■ The problem ■
Both the line containing "[synth_stat cells, drive strengths merged]" and the line containing "bin[2] | 120 | 8 |" belong to the span. Output exactly that span from the listing below, and nothing outside it.

■ Source material ■
**config.mk**
```make
export PLATFORM = sky130hd
export DESIGN_NAME = moore_seq_gen
export DESIGN_NICKNAME = d
export VERILOG_FILES = /design/src/rtl/moore_seq_pkg.sv /design/src/rtl/moore_seq_bin2gray.sv /design/src/rtl/moore_seq_gen.sv
export SDC_FILE = /design/constraint.sdc
export NUM_CORES = 1
export LEC_CHECK = 0
export ABC_AREA = 1
export CAP_MARGIN = 20
export CORE_AREA = 2 2 39 41
export CTS_CLUSTER_SIZE = 28
export DETAILED_ROUTE_END_ITERATION = 7
export DIE_AREA = 0 0 41 43
export PLACE_DENSITY = 0.65
export SLEW_MARGIN = 20
export SYNTH_ARGS = -nofsm -noshare
export SYNTH_HDL_FRONTEND = slang
export SYNTH_SLANG_ARGS = --single-unit
```
**constraint.sdc**
```tcl
create_clock -name clk -period 1.71 [get_ports clk]
set_input_delay 0.171 -clock clk [delete_from_list [all_inputs] [get_ports clk]]
set_output_delay 0.171 -clock clk [all_outputs]
set_load 0.05 [all_outputs]
```
**src/rtl/moore_seq_pkg.sv**
```systemverilog
// Shared definitions for the Moore sequence generator family:
// FSM state encoding and a binary-to-Gray helper.
package moore_seq_pkg;

    localparam logic [1:0] ST_IDLE = 2'd0;
    localparam logic [1:0] ST_RUN  = 2'd1;
    localparam logic [1:0] ST_DONE = 2'd2;

    // Widest code the helper supports; callers zero-extend and truncate.
    localparam int GRAY_MAX_W = 32;

    function automatic logic [GRAY_MAX_W-1:0] bin2gray(input logic [GRAY_MAX_W-1:0] b);
        return b ^ (b >> 1);
    endfunction

endpackage

```
**src/rtl/moore_seq_bin2gray.sv**
```systemverilog
// Combinational binary-to-Gray converter of configurable width.
module moore_seq_bin2gray
    import moore_seq_pkg::*;
#(
    parameter int WIDTH = 3
) (
    input  logic [WIDTH-1:0] i_bin,
    output logic [WIDTH-1:0] o_gray
);

    generate
        if (WIDTH < 2 || WIDTH > GRAY_MAX_W) begin : g_bad_width
            $fatal(1, "moore_seq_bin2gray: WIDTH out of range");
        end
    endgenerate

    // Zero extension keeps the MSB unchanged, as Gray coding requires.
    assign o_gray = WIDTH'(bin2gray(GRAY_MAX_W'(i_bin)));

endmodule

```
**src/rtl/moore_seq_gen.sv**
```systemverilog
// Parametrised Moore sequence generator: up/down counter with modulus, binary or
// Gray output, synchronous load, start/stop control and optional one-shot stop.
module moore_seq_gen
    import moore_seq_pkg::*;
#(
    parameter int WIDTH   = 3,
    parameter int MAX_VAL = 2**WIDTH - 1,
    parameter int ONESHOT = 0
) (
    input  logic             clk,
    input  logic             rst,
    input  logic             start,
    input  logic             stop,
    input  logic             dir,
    input  logic             gray_en,
    input  logic             ld,
    input  logic [WIDTH-1:0] ld_val,
    output logic [WIDTH-1:0] q,
    output logic [WIDTH-1:0] bin,
    output logic             tc,
    output logic             all_ones,
    output logic             busy,
    output logic             done
);

    generate
        if (MAX_VAL < 1 || MAX_VAL > 2**WIDTH - 1) begin : g_bad_max
            $fatal(1, "moore_seq_gen: MAX_VAL out of range 1..2**WIDTH-1");
        end
    endgenerate

    localparam logic [WIDTH-1:0] MAX_C  = WIDTH'(MAX_VAL);
    localparam logic [WIDTH-1:0] ZERO_C = {WIDTH{1'b0}};
    localparam logic [WIDTH-1:0] ONE_C  = {{(WIDTH-1){1'b0}}, 1'b1};
    localparam bit               ONE_SHOT_C = (ONESHOT != 0);

    logic [1:0]       r_state;
    logic [WIDTH-1:0] r_cnt;
    logic             r_dir;
    logic             r_gray;

    logic [1:0]       w_state_nxt;
    logic [WIDTH-1:0] w_cnt_fsm;
    logic [WIDTH-1:0] w_cnt_ld;
    logic [WIDTH-1:0] w_cnt_nxt;
    logic             w_dir_nxt;
    logic             w_gray_nxt;
    logic             w_at_term;
    logic [WIDTH-1:0] w_gray;

    assign w_at_term = r_dir ? (r_cnt == ZERO_C) : (r_cnt == MAX_C);
    assign w_cnt_ld  = (ld_val > MAX_C) ? MAX_C : ld_val;
    // Load takes priority over whatever the FSM would do to the count.
    assign w_cnt_nxt = ld ? w_cnt_ld : w_cnt_fsm;

    // FSM transitions, start sampling and the per-cycle count step.
    always_comb begin
        w_state_nxt = r_state;
        w_cnt_fsm   = r_cnt;
        w_dir_nxt   = r_dir;
        w_gray_nxt  = r_gray;
        if (stop) begin
            w_state_nxt = ST_IDLE;
        end else if (start && (r_state != ST_RUN)) begin
            w_state_nxt = ST_RUN;
            w_dir_nxt   = dir;
            w_gray_nxt  = gray_en;
            w_cnt_fsm   = dir ? MAX_C : ZERO_C;
        end else if ((r_state == ST_RUN) && !ld) begin
            if (w_at_term) begin
                if (ONE_SHOT_C) begin
                    w_state_nxt = ST_DONE;
                end else begin
                    w_cnt_fsm = r_dir ? MAX_C : ZERO_C;
                end
            end else begin
                w_cnt_fsm = r_dir ? (r_cnt - ONE_C) : (r_cnt + ONE_C);
            end
        end else begin
            w_state_nxt = r_state;
        end
    end

    // State registers with synchronous reset.
    always_ff @(posedge clk) begin
        if (rst) begin
            r_state <= ST_IDLE;
            r_cnt   <= ZERO_C;
            r_dir   <= 1'b0;
            r_gray  <= 1'b0;
        end else begin
            r_state <= w_state_nxt;
            r_cnt   <= w_cnt_nxt;
            r_dir   <= w_dir_nxt;
            r_gray  <= w_gray_nxt;
        end
    end

    moore_seq_bin2gray #(
        .WIDTH (WIDTH)
    ) u_bin2gray (
        .i_bin  (r_cnt),
        .o_gray (w_gray)
    );

    // With MAX_VAL below 2**WIDTH-1 the Gray sequence is not cyclic at the wrap.
    assign q        = r_gray ? w_gray : r_cnt;
    assign bin      = r_cnt;
    assign tc       = (r_state == ST_RUN) && w_at_term;
    assign all_ones = &q;
    assign busy     = (r_state == ST_RUN);
    assign done     = (r_state == ST_DONE);

endmodule

```
==> flow_metrics.tcl, run 1 <==
set metrics [dict create \
    rsz0062_at_grt "no" \
    cts_hold_buf 0 \
    ioPinCount 20 \
    nFillCells 140 \
    powerDensity_nw_per_um2 713 \
    p_switching_mw 0.214 \
    clock.fmax_ghz 0.609 \
    syn_area_sq_um 453 \
    cp.arrival_ps 1470 \
    antenna_found_initial 0 \
    p_seq_share_pct 30.2 \
    ys_ff_latch 6 \
    hold_path_class "in -> reg" \
    slowest_stage "dfxtp_4" \
    path_clk_slew_ps 50 \
    grt_max_degree 8 \
    ys_seq_area_share_pct 26.5 \
    clkLatencyLatePin_ps 260 \
    die-area_sq_um 1760 \
    worst_setup_path_end_kind "output pin" \
    fin_crit_sh_pct 96.0 \
    dp_hpwl_um 864 \
    die_width_um 41 \
    detailroute.via_count 509 \
    cts_num_sinks 6 \
    cts-htree-levels 1 \
    syn_inst 71 \
    dpl-instance-area_sq_um 719 \
    drt_iter0_drc 4 \
    crit_fanout 4 \
    drt_wl_total_mm 1.06 \
    leakagePower_nw 0.347 \
    drc_errors 0 \
    cts_root_buffer "clkbuf_4" \
    worst-setup-path-type "reg -> out" \
    crit_family "flip-flops" \
    gr-total-overflow 0 \
    cts_tree "yes" \
    fin_area_sq_um 781 \
    cpPeakStageDelay_ps 370 \
    crit_chain "clkinvlp_4 > ha_1 > nand2_2 > o21ai_4 > nand2_2 > nor2_4 > buf_12" \
    io_buffers 18 \
    cts_buffer_depth 2 \
    drive_gt1_share_pct 31.9 \
    cts_buffers 3 \
    final_util_pct 56.4 \
    ir_drop_uv 324 \
    syn_nets 84 \
    setup_viol 0 \
    first_global_vias 439 \
    initial_core_util_pct 32.7 \
    syn_area_per_cell_sq_um 6.38 \
    cpMostUsedCell "nand2_2" \
    grt_usage_pct 14.7 \
    place_congestion 0.816 \
    row_count 14 \
    synth_warnings 0 \
    p_sw_share_pct 38.4 \
    diodes 0 \
    postRouteAntennaNets 0 \
    grt_pass1_wl_mm 1.74 \
    comb_power_share_pct 43.7 \
    drv_slew 0 \
    period_minus_slack_ps 1640 \
    synth_cell_types 19 \
    critical_path.startpoint_type "register" \
    coreArea_sq_um 1380 \
    setup_tns_ps 0 \
    vias_per_cell 4.63 \
    finClkSkew_ps 11.3 \
    p_int_mw 0.343 \
    clkPwrFrac_pct 26.2 \
    nNetsFinal 108 \
    drv_cap 0 \
    syn2layout_area_growth_pct 72.4 \
    final-hold-violation-count 0 \
    path_buf_inv 2 \
    first_pass_iters 2 \
    cp.required_ps 1540 \
    die_y_um 43 \
    wl_per_cell_um 9.65 \
    status "complete, no violations" \
]
[power groups by stage]
stage / logic, mW / registers, mW / clock network [mW]
3_3_place_gp: 0.229 / 0.167 / 0
3_5_place_dp: 0.229 / 0.168 / 0
4_1_cts: 0.239 / 0.168 / 0.147
6_report: 0.243 / 0.168 / 0.146
2_1_floorplan: 0.126 / 0.192 / 0
5_1_grt: 0.265 / 0.169 / 0.155
[synth_stat cells, drive strengths merged]
master	instances	area (sq um)
a21oi	6	37.5
buf	2	15.0
conb	1	3.75
dfxtp	6	120
fa	1	20.0
ha	2	25.0
inv	12	45.0
nand2	24	92.6
nand3	2	10.0
nor2	5	21.3
o21ai	6	30.0
o221ai	2	17.5
or2	1	6.26
xor2	1	8.76
[repair_timing]
item	CTS	global route
endpoints found under the setup margin	1	1
buffers inserted	2	1
pin swaps	0	1
resized for setup	3	1
[worst paths after layout]
| kind | from | endpoint | slack [ps] | cells past startpoint |
|---|---|---|---|---|
| worst min-delay path | rst | r_state[0] | 510 | 2 |
| worst max register to register | bin[0] | bin[2] | 120 | 8 |
| worst min register to register | r_gray | r_gray | 540 | 2 |
| worst max-delay path | bin[0] | all_ones | 70 | 7 |
[routing by layer]
metal / vias up / part of all wire (%) / GRT usage (%)
met2: 16 / 52 / 23.1
met1: 224 / 40 / 16.6
met5: - / 0 / 0
met3: 3 / 5.5 / 4.71
met4: 0 / 2.0 / 8.00
li1: 266 / - / -
[state kept, by name (all words and copies together), names as in the netlist]
name / cells
r_state: 1
bin: 3
r_dir: 1
r_gray: 1
[cell usage in the layout (no fill, tap or decap), types with 2 or more instances in the layout]
cell type	synthesis	final
o221ai_1	2	2
inv_1	11	9
nand2_1	23	21
o21ai_0	3	2
clkdlybuf4s50_1	0	11
clkinvlp_4	0	2
buf_12	0	4
dfxtp_1	6	3
buf_4	2	6
nor2_1	4	2
dfxtp_4	0	2
nand2_2	1	3
clkbuf_4	0	3
ha_1	2	2
nor2_2	1	2
o21ai_1	3	3
nand3_1	2	2
a21oi_2	2	2
a21oi_1	4	4
[logic make-up (layout without fill, tap and decap cells)]
kind of cell               after synthesis  after routing  share of synthesized area, %
and+or+nand+nor                         32             32                          28.7
other                                    1              1                         0.828
DFF                                      6              6                          26.5
buffers and inverters                   14             37                          13.3
AOI/OAI and AO/OA                       14             14                          18.8
adders and majority gates                3              3                          9.94
xor gates and xnor gates                 1              1                          1.93
[per-stage QoR]
step | power (mW) | std cells | setup WS [ps] | hold WS (ps)
3_5_place_dp | 0.397 | 103 | 213 | 529
5_1_grt | 0.589 | 110 | 2.25 | 517
4_1_cts | 0.553 | 109 | 8.03 | 515
3_3_place_gp | 0.396 | 103 | 239 | 521
2_1_floorplan | 0.318 | 71 | -64.4 | 240
6_report | 0.557 | 110 | 68.1 | 515
[worst register-to-register path, cell delays in order (launching register included)]
cell and delay [ps]:
dfxtp_4 370, clkinvlp_4 100, buf_4 160, fa_1 440, nand2_1 80, nand2_1 50
o21ai_1 140, nand2_1 80, a21oi_2 110
[cell type report]
class                      instances  area, sq um  share of cell area (%)
clock buffer                       4         26.3                    3.37
inverter                          12         52.6                    6.73
multi-input combinational         51          318                    40.7
sequential                         6          129                    16.5
tap                               16         20.0                    2.56
timing repair buffer              21          235                    30.1
Note: power is estimated with default switching activity, not from simulation.
==> inputs of run 2 (changes only) <==
==> constraint.sdc (replaced) <==
create_clock -name clk -period 1.71 [get_ports clk]
set_input_delay 0.342 -clock clk [delete_from_list [all_inputs] [get_ports clk]]
set_output_delay 0.342 -clock clk [all_outputs]
set_load 0.05 [all_outputs]
==> run 2 against run 1 <==
  * The run now ends with setup timing left
  * Sequential share of layout area is 0.28 points lower
  * Clock skew is 5.4 ps lower
  * Sequential power hardly changed
  * Combinational power is 5% higher
  * Via count is 2.2% higher
  * First-iteration DRC count is 25% higher
  * Core utilization is 1.5 points higher
  * Hold slack better by 11 ps
  * Clock power hardly changed
  * Fmax is 4.4% lower
  * Routed wire length is 4.0% higher
  * Final cell count is 0.91% higher
  * Critical path type unchanged
  * Critical endpoint unchanged
  * Largest cell class unchanged
==> flow_metrics.tcl, run 2 (same netlist as run 1, synthesis figures left out) <==
set metrics [dict create \
    stdcell_count 111 \
    hold_path_class "reg -> reg" \
    detailroute.via_count 520 \
    p_sw_share_pct 38.6 \
    coreArea_sq_um 1380 \
    postRouteAntennaNets 0 \
    final-hold-violation-count 0 \
    critical_path.startpoint_type "register" \
    clkPwrFrac_pct 25.6 \
    slowest_stage "dfxtp_4" \
    cts_num_sinks 6 \
    die-area_sq_um 1760 \
    drc_errors 0 \
    multiInputGateArea_sq_um 340 \
    setup_viol 1 \
    routed-wl-met3_um 59 \
    dp.cells 105 \
    pre_cts_ws_ps 130 \
    ir_drop_uv 323 \
    die_width_um 41 \
    gr-total-overflow 0 \
    row_count 14 \
    clkLatencyLatePin_ps 250 \
    initial_core_util_pct 32.7 \
    nFillCells 129 \
    cts_root_buffer "clkbuf_4" \
    p_switching_mw 0.219 \
    leakagePower_nw 0.372 \
    fin_crit_sh_pct 100 \
    cp.arrival_ps 1370 \
    drive_gt1_share_pct 36.8 \
    io_buffers 18 \
    path_buf_inv 2 \
    crit_chain "inv_4 > ha_4 > nand2_4 > o21ai_4 > nand2_2 > nor2_4 > buf_12" \
    mostFrequentLayoutCells "nand2_1, inv_1, clkdlybuf4s50_1, buf_4" \
    syn2layout_area_growth_pct 77.1 \
    top_layer "met4" \
    grt_max_degree 8 \
    violations "setup timing" \
    comb_power_share_pct 45.1 \
    diodes 0 \
    powerDensity_nw_per_um2 709 \
    crit_family "flip-flops" \
    drt_wl_total_mm 1.11 \
    worst_slack_ps -6.68 \
    cts_hold_buf 0 \
    seq_area_sq_um 130 \
    final_common_cell "nand2_1" \
    grt_pass1_wl_mm 1.91 \
    total_power_mw 0.568 \
    drv_cap 0 \
    first_global_vias 487 \
    ioPinCount 20 \
    die_y_um 43 \
    cts-htree-levels 1 \
    met2WireLength_um 548 \
    worst-setup-path-type "reg -> out" \
    wl_met1_um 481 \
    cts_buffer_depth 2 \
    antenna_found_initial 0 \
    cp.required_ps 1370 \
    cpPeakStageDelay_ps 360 \
    wl_per_cell_um 9.95 \
    status "finished with violations" \
    drt_iter0_drc 5 \
    vias_per_cell 4.68 \
    grt_usage_pct 16.1 \
    nNetsFinal 109 \
    worst_setup_path_end_kind "output pin" \
    path_clk_slew_ps 50 \
    cts_buffers 3 \
    clock.fmax_ghz 0.583 \
    drv_slew 0 \
    rsz0062_at_grt "yes" \
    first_pass_iters 4 \
    period_minus_slack_ps 1720 \
    crit_fanout 2 \
    place_congestion 0.755 \
    finClkSkew_ps 5.88 \
    largest_register_ffs 3 \
    p_seq_share_pct 29.2 \
    p_int_mw 0.349 \
    cts_tree "yes" \
    dp_hpwl_um 857 \
]
==> run 2: cell count changes in the layout (fill, tap and decap cells not counted), sizes merged <==
cell	before	now
clkdlybuf4s50	11	9
buf	10	13
inv	10	12
clkinvlp	2	0
==> run 2: worst paths after layout <==
| kind | start | end | slack, ps | cells past startpoint |
|---|---|---|---|---|
| min reg2reg | r_gray | r_gray | 530 | 2 |
| max | bin[0] | all_ones | -7 | 7 |
| min | r_gray | r_gray | 530 | 2 |
| max reg2reg | bin[0] | bin[2] | 250 | 8 |
==> run 2: final cells by class <==
cell class	count	share of cell area, %
Sequential cell	6	16.2
Clock buffer	4	3.28
Multi-Input combinational cell	51	42.4
Inverter	12	5.93
Timing Repair Buffer	22	29.6
Tap cell	16	2.50
==> run 2: metrics by stage <==
stage | hold slack [ps] | instance area, sq um | utilization [%] | setup TNS, ps
after CTS | 525 | 802 | 58.0 | 0
final | 525 | 802 | 58.0 | -6.68
after detailed placement | 539 | 734 | 53.1 | 0
after floorplan | 411 | 507 | - | -235
after global placement | 534 | 734 | 53.1 | 0
after global routing | 549 | 802 | 58.0 | -100
==> run 2: per-layer routing <==
metal  vias up  track usage (%)
met3         4             3.14
met1       227             19.2
li1        267                -
met2        22             25.9
met4         0             8.00
met5         -                0
==> run 2: power by group through the flow <==
| stage | Sequential [mW] | Combinational (mW) | Clock (mW) |
|---|---|---|---|
| floorplan | 0.192 | 0.127 | 0 |
| global placement | 0.168 | 0.234 | 0 |
| detailed placement | 0.169 | 0.233 | 0 |
| CTS | 0.166 | 0.257 | 0.146 |
| global route | 0.168 | 0.278 | 0.160 |
| finish | 0.166 | 0.256 | 0.146 |
==> run 2: worst reg2reg max path, cell delays in order, from the launching register on <==
cell and delay [ps]:
dfxtp_4 360, inv_4 40, buf_4 140, fa_1 430, nand2_1 80, nand2_1 40
o21ai_1 120, nand2_1 70, a21oi_2 110
==> run 2: what timing repair did <==
| item | in CTS | in global routing |
|---|---|---|
| pin swaps | 3 | 0 |
| endpoints found under the setup margin | 1 | 2 |
| buffers inserted | 2 | 0 |
| resized for setup | 8 | 0 |
| hold endpoints to repair | 0 | 0 |
==> inputs of run 3 (changes only) <==
--- a/config.mk
+++ b/config.mk
@@ -8,6 +8,7 @@
 export ABC_AREA = 1
 export CAP_MARGIN = 20
 export CORE_AREA = 2 2 39 41
+export CTS_BUF_LIST = sky130_fd_sc_hd__clkbuf_4 sky130_fd_sc_hd__clkbuf_8 sky130_fd_sc_hd__clkbuf_16
 export CTS_CLUSTER_SIZE = 28
 export DETAILED_ROUTE_END_ITERATION = 7
 export DIE_AREA = 0 0 41 43
==> constraint.sdc (replaced) <==
create_clock -name clk -period 1.75 [get_ports clk]
set_input_delay 0.35 -clock clk [delete_from_list [all_inputs] [get_ports clk]]
set_output_delay 0.35 -clock clk [all_outputs]
set_load 0.05 [all_outputs]
==> run 3 against run 2 <==
  * The run now ends clean
  * Clock skew hardly changed
  * Die area is the same
  * Combinational power is 2% lower
  * Critical path type unchanged
  * Critical path depth stayed put
==> flow_metrics.tcl, run 3 (same netlist as run 1, synthesis figures left out) <==
set metrics [dict create \
    critical_path.startpoint_type "register" \
    grt_usage_pct 16.4 \
    cts_root_buffer "clkbuf_4" \
    cp.required_ps 1400 \
    grt_pass1_wl_mm 1.93 \
    antenna_found_initial 0 \
    drt_wl_total_mm 1.11 \
    cp.arrival_ps 1380 \
    powerDensity_nw_per_um2 711 \
    largest_register_ffs 3 \
    final_common_cell "nand2_1" \
    initial_core_util_pct 32.7 \
    syn2layout_area_growth_pct 77.9 \
    leakagePower_nw 0.375 \
    gr-total-overflow 0 \
    place_congestion 0.755 \
    detailroute.via_count 523 \
    status "complete, no violations" \
    rsz0062_at_grt "yes" \
    worst_hold_slack_ps 525 \
    cts_hold_buf 0 \
    fin_crit_sh_pct 98.7 \
    drt_iter0_drc 6 \
    final_util_pct 58.2 \
    slowest_stage "dfxtp_4" \
    row_count 14 \
    pre_cts_ws_ps 162 \
    die-area_sq_um 1760 \
    first_pass_iters 6 \
    drc_errors 0 \
    die_width_um 41 \
    io_buffers 18 \
    drv_slew 0 \
    hold_path_class "reg -> reg" \
    grt_max_degree 8 \
    cts_buffers 3 \
    cts_buffer_depth 2 \
    multiInputGateArea_sq_um 340 \
    crit_fanout 2 \
    coreArea_sq_um 1380 \
    clock.fmax_ghz 0.579 \
    path_clk_slew_ps 50 \
    first_global_vias 493 \
    cpPeakStageDelay_ps 360 \
    vias_per_cell 4.71 \
    period_minus_slack_ps 1730 \
    nNetsFinal 109 \
    final-hold-violation-count 0 \
    ioPinCount 20 \
    diodes 0 \
    clkLatencyLatePin_ps 250 \
    postRouteAntennaNets 0 \
    worst_setup_path_end_kind "output pin" \
    cts_num_sinks 6 \
    die_y_um 43 \
    worst_slack_ps 22.3 \
    dpl-instance-area_sq_um 734 \
    cts_tree "yes" \
    mostFrequentLayoutCells "nand2_1, inv_1, clkdlybuf4s50_1, buf_4" \
    crit_chain "inv_4 > ha_4 > nand2_4 > o21ai_4 > nand2_2 > nor2_4 > buf_12" \
    seq_area_sq_um 130 \
    dp_hpwl_um 857 \
    drv_cap 0 \
    nFillCells 128 \
    ir_drop_uv 354 \
    worst-setup-path-type "reg -> out" \
    fin_area_sq_um 806 \
    wl_per_cell_um 10.0 \
    setup_viol 0 \
    cts-htree-levels 1 \
    drive_gt1_share_pct 37.9 \
    setup_tns_ps 0 \
    finClkSkew_ps 5.48 \
]
==> run 3: cell count changes in the layout (fill, tap and decap cells not counted) <==
cell      delta
clkbuf_4     +1
clkbuf_1     -1
==> run 3: stage by stage <==
step           power (mW)  std cells
3_5_place_dp        0.392        105
5_1_grt             0.606        111
3_3_place_gp        0.392        105
4_1_cts             0.569        111
2_1_floorplan       0.312         71
6_report            0.573        111
==> run 3: layout make-up <==
type	instances	share of cell area (%)
sequential	6	16.1
timing repair buffer	22	29.5
clock buffer	4	3.73
inverter	12	5.90
tap	16	2.48
multi-input combinational	51	42.2
==> run 3: power by group <==
group          switching [mW]  internal (mW)
logic                   0.144          0.106
registers              0.0142          0.148
clock network          0.0576          0.102
==> run 3: routing by layer <==
metal  part of all wire, %  GRT usage, %
met1                    43          19.2
met2                    49          25.9
met3                   5.5          3.14
met4                   2.5          10.0
met5                     0             0
==> run 3: worst paths after layout <==
path,from,to,slack (ps),cells past startpoint
max,bin[0],all_ones,20,7
min reg2reg,r_gray,r_gray,520,2
max reg2reg,bin[0],bin[2],280,8
min,r_gray,r_gray,520,2
==> run 3: timing repair <==
item                                    4_1_cts  5_1_grt
endpoints found under the setup margin        1        1
buffers inserted                              2        0
resized for setup                             5        3
gates cloned                                  0        0
pin swaps                                     3        0
==> run 3: worst max-delay path: cells and delay by family (launching register included) <==
family	cells	cell delay [ps]
AOI/OAI and AO/OA	1	80
adders and majority gates	1	260
buffers and inverters	2	180
DFF	1	360
and+or+nand+nor	3	240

■ Task output ■
[synth_stat cells, drive strengths merged]
master	instances	area (sq um)
a21oi	6	37.5
buf	2	15.0
conb	1	3.75
dfxtp	6	120
fa	1	20.0
ha	2	25.0
inv	12	45.0
nand2	24	92.6
nand3	2	10.0
nor2	5	21.3
o21ai	6	30.0
o221ai	2	17.5
or2	1	6.26
xor2	1	8.76
[repair_timing]
item	CTS	global route
endpoints found under the setup margin	1	1
buffers inserted	2	1
pin swaps	0	1
resized for setup	3	1
[worst paths after layout]
| kind | from | endpoint | slack [ps] | cells past startpoint |
|---|---|---|---|---|
| worst min-delay path | rst | r_state[0] | 510 | 2 |
| worst max register to register | bin[0] | bin[2] | 120 | 8 |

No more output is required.